Revaldi tergeletak di lantai, tangannya diborgol pada pipa besi besar, wajahnya pucat seperti kertas, tubuhnya berkeringat dingin. Pria gagah yang dulu tampil berwibawa sebagai CEO kini tampak seperti pecundang yang direnggut nyawanya perlahan-lahan.

"Tuan Sebastian..." gumam Isla, lututnya goyah saat ia berlutut di samping pria itu.

Revaldi mengangkat sedikit kepalanya, mata kelamnya menatap Isla dengan susah payah. "Kau... Kau tak seharusnya di sini.
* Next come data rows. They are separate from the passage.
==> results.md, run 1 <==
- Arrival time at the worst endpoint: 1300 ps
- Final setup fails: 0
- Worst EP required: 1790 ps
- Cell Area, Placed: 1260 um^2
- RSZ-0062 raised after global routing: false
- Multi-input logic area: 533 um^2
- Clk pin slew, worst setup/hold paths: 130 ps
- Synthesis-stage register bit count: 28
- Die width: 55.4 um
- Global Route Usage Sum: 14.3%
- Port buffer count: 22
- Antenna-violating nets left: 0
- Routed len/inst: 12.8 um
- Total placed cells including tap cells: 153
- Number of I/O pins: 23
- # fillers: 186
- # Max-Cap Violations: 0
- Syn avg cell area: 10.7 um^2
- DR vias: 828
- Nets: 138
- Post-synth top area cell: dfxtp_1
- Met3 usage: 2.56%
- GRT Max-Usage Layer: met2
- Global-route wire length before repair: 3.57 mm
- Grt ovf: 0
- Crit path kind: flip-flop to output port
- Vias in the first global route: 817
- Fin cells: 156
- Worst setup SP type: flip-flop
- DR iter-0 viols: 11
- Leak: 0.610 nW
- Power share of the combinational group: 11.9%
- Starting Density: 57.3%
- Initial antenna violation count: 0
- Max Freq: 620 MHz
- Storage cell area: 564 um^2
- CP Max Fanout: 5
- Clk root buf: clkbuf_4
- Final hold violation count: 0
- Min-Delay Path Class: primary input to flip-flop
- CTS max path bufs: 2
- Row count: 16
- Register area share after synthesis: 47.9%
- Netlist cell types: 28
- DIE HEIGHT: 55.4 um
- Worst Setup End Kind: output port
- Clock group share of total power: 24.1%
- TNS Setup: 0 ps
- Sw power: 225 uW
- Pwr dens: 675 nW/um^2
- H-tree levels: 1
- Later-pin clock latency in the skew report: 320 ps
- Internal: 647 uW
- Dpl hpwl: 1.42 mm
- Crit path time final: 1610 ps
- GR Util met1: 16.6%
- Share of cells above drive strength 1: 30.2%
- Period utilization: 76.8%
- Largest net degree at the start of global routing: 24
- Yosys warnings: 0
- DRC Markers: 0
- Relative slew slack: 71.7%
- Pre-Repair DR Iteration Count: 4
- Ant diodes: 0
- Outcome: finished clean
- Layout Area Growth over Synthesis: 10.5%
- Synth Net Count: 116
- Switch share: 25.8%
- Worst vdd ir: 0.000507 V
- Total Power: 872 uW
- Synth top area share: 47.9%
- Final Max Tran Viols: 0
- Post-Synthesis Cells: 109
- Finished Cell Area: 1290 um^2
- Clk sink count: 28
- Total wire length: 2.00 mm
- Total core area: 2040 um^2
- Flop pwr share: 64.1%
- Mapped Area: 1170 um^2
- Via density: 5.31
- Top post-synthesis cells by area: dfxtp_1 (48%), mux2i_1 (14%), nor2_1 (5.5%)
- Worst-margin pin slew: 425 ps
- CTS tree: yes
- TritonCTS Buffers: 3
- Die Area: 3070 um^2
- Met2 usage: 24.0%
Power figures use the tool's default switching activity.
## config.mk

```make
export PLATFORM = sky130hd
export DESIGN_NAME = batchBuffer
export DESIGN_NICKNAME = d
export VERILOG_FILES = /design/src/hdl/batchBuffer.sv
export VERILOG_INCLUDE_DIRS = /design/src /design/src/hdl
export SDC_FILE = /design/constraint.sdc
export NUM_CORES = 1
export LEC_CHECK = 0
export ABC_AREA = 1
export ABC_CLOCK_PERIOD_IN_PS = 1290
export BUFFER_PORTS_ARGS = -buffer_cell sky130_fd_sc_hd__buf_2
export CAP_MARGIN = 20
export CELL_PAD_IN_SITES_DETAIL_PLACEMENT = 0
export CELL_PAD_IN_SITES_GLOBAL_PLACEMENT = 1
export CORE_MARGIN = 8
export CORE_UTILIZATION = 42
export DETAILED_ROUTE_END_ITERATION = 7
export PLACE_DENSITY = 0.76
export SETUP_SLACK_MARGIN = 0.5
export SYNTH_ARGS = -nofsm -noshare
export SYNTH_HDL_FRONTEND = slang
export SYNTH_SLANG_ARGS = --single-unit
```

## constraint.sdc

```tcl
create_clock -name clkDS -period 1.29 [get_ports clkDS]
set_input_delay 0.1935 -clock clkDS [delete_from_list [all_inputs] [get_ports clkDS]]
set_output_delay 0.1935 -clock clkDS [all_outputs]
set_load 0.01 [all_outputs]
```

## src/hdl/batch_cfg.svh

```systemverilog
`ifndef BATCH_CFG_SVH
`define BATCH_CFG_SVH

// Channels and control vector
`define NUM_CHAN 2
`define CTRL_W 2

// Steps per batch, one bank holds one batch
`define BATCH_DEPTH 8

// Signed fixed point
`define COEF_W 24
`define FRAC_W 16

// Credits each side starts with
`define CREDIT_MAX 4

`endif

```

## src/hdl/batchBuffer.sv

```systemverilog
`default_nettype none

`include "batch_cfg.svh"

module batchBuffer #(
    parameter type payloadT = logic,
    parameter int NUM_BANKS = 4,
    localparam int IDX_W = $clog2(`BATCH_DEPTH),
    localparam int ADDR_W = $clog2(NUM_BANKS) + IDX_W
) (
    input logic clkDS,
    input logic wrEn,
    input logic [ADDR_W-1:0] wrAddr,
    input payloadT wrData,
    input logic [ADDR_W-1:0] rdAddrA,
    input logic [ADDR_W-1:0] rdAddrB,
    input logic [ADDR_W-1:0] rdAddrC,
    output payloadT rdDataA,
    output payloadT rdDataB,
    output payloadT rdDataC
);

    // Address is {bank, index}
    localparam int WORDS = NUM_BANKS << IDX_W;

    payloadT mem [WORDS];

    always_ff @(posedge clkDS) begin
        if (wrEn) begin
            mem[wrAddr] <= wrData;
        end
    end

    // Reads run every cycle, addresses only move on a step
    always_ff @(posedge clkDS) begin
        rdDataA <= mem[rdAddrA];
        rdDataB <= mem[rdAddrB];
        rdDataC <= mem[rdAddrC];
    end

endmodule

`default_nettype wire

```

==> results of run 1 <==
-- power groups by stage --
stage               Sequential [mW]  Combinational, mW  Clock [mW]
floorplan                      1.30              0.286           0
global placement               1.30              0.410           0
detailed placement             1.30              0.406           0
CTS                            1.28              0.420       0.790
global route                   1.28              0.475       0.833
finish                         1.28              0.419       0.772
-- flip-flops by register name, indices dropped and copies added, names as in the netlist --
signal	count
mem	32
rdDataA	1
rdDataB	1
rdDataC	1
-- Yosys cell counts --
| library cell | n |
|---|---|
| nor2_1 | 32 |
| dfxtp_1 | 3 |
| inv_1 | 14 |
| nand3_1 | 84 |
| buf_6 | 9 |
| buf_2 | 3 |
| inv_6 | 3 |
| nand2_1 | 135 |
| inv_2 | 3 |
| edfxtp_1 | 32 |
-- repair_timing --
action	in CTS	in global routing
pin swaps	30	10
setup endpoints to repair	6	9
setup buffers	0	0
gates cloned	0	0
gates resized for setup	8	3
endpoints found under the hold margin	0	0
-- layer usage --
layer	track usage	part of all wire	up-vias
met1	0.219	0.47	962
li1	-	-	1090
met4	0.0650	0.018	0
met5	0	0	-
met3	0.0300	0.056	11
met2	0.267	0.46	63
-- tightest hold or removal path: cells and delay by family --
kind / cells / cell delay, ns
buffers and inverters: 1 / 0.09
and+or+nand+nor: 2 / 0.10
-- worst paths after layout --
kind / start / endpoint / slack, ns / depth (start not counted)
max: mem[19] / rdDataC / 0.21 / 8
max reg2reg: mem[19] / rdDataC / 0.21 / 8
min: rdAddrB[4] / rdDataB / 0.11 / 3
min reg2reg: mem[24] / rdDataA / 0.85 / 8
-- final cells by class --
class | instances | area (sq um) | share of cell area
clock buffers | 5 | 68.8 | 0.0265
clock inverters | 3 | 15.0 | 0.00579
inverters | 20 | 90.1 | 0.0347
multi-input cells | 251 | 1130 | 0.435
flip-flops and latches | 35 | 1020 | 0.394
well taps | 70 | 87.6 | 0.0338
repair buffers | 30 | 181 | 0.0699
-- cells by family after synthesis --
family	share of synthesized area
AND/OR/NAND/NOR	0.460
buffers and inverters	0.0908
flip-flops	0.449
-- per-stage QoR --
stage          cell area, sq um  hold slack (ns)  power (mW)  std cells
2_1_floorplan              2350            0.292        1.59        318
3_3_place_gp               2460            0.409        1.71        406
3_5_place_dp               2460            0.410        1.71        406
4_1_cts                    2580            0.103        2.49        414
5_1_grt                    2590            0.125        2.59        414
6_report                   2590            0.114        2.47        414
Mereka akan tahu..."

"Saya tidak peduli!" potong Isla cepat, suaranya tercekat. "Saya tidak bisa diam saja melihat Anda seperti ini."

Revaldi terbatuk, darah mengalir dari sudut bibirnya.

Itu cukup menjadi tamparan untuk Isla. Ia tahu racun di tubuh pria itu perlahan menggerogoti organ dalamnya. Ia telah membaca catatan medis dan melihat cairan di gelas wine yang diberikan oleh Livia-istri Revaldi-pada malam terakhir pria itu tampil di hadapan publik.

Isla Monroe bukan sekadar asisten pribadi. Ia diam-diam telah menyelidiki apa yang terjadi sejak Revaldi menghilang dari dunia bisnis secara tiba-tiba. Dan ketika menemukan fakta bahwa sang CEO dikurung di ruang bawah tanah rumah mewah milik keluarga Hale oleh istri dan adik tirinya sendiri, Isla nyaris tak percaya.

"Mereka... menginginkan perusahaanku. Warisan ayahku," gumam Revaldi dengan napas terputus-putus. "Livia dan adik tiriku Revaldo. Mereka menjebakku..."

Isla menggigit bibirnya, menahan emosi. "Saya tahu. Saya sudah melihat semuanya. Tapi racun itu... sudah terlalu lama di tubuh Anda."

Revaldi menggeleng lemah. "Sudah terlambat Aku tidak akan bisa hidup lagi..."

"Tidak!" Isla mendekap wajahnya. "Jangan bilang seperti itu, Aku akan membantumu untuk sembuh tuan."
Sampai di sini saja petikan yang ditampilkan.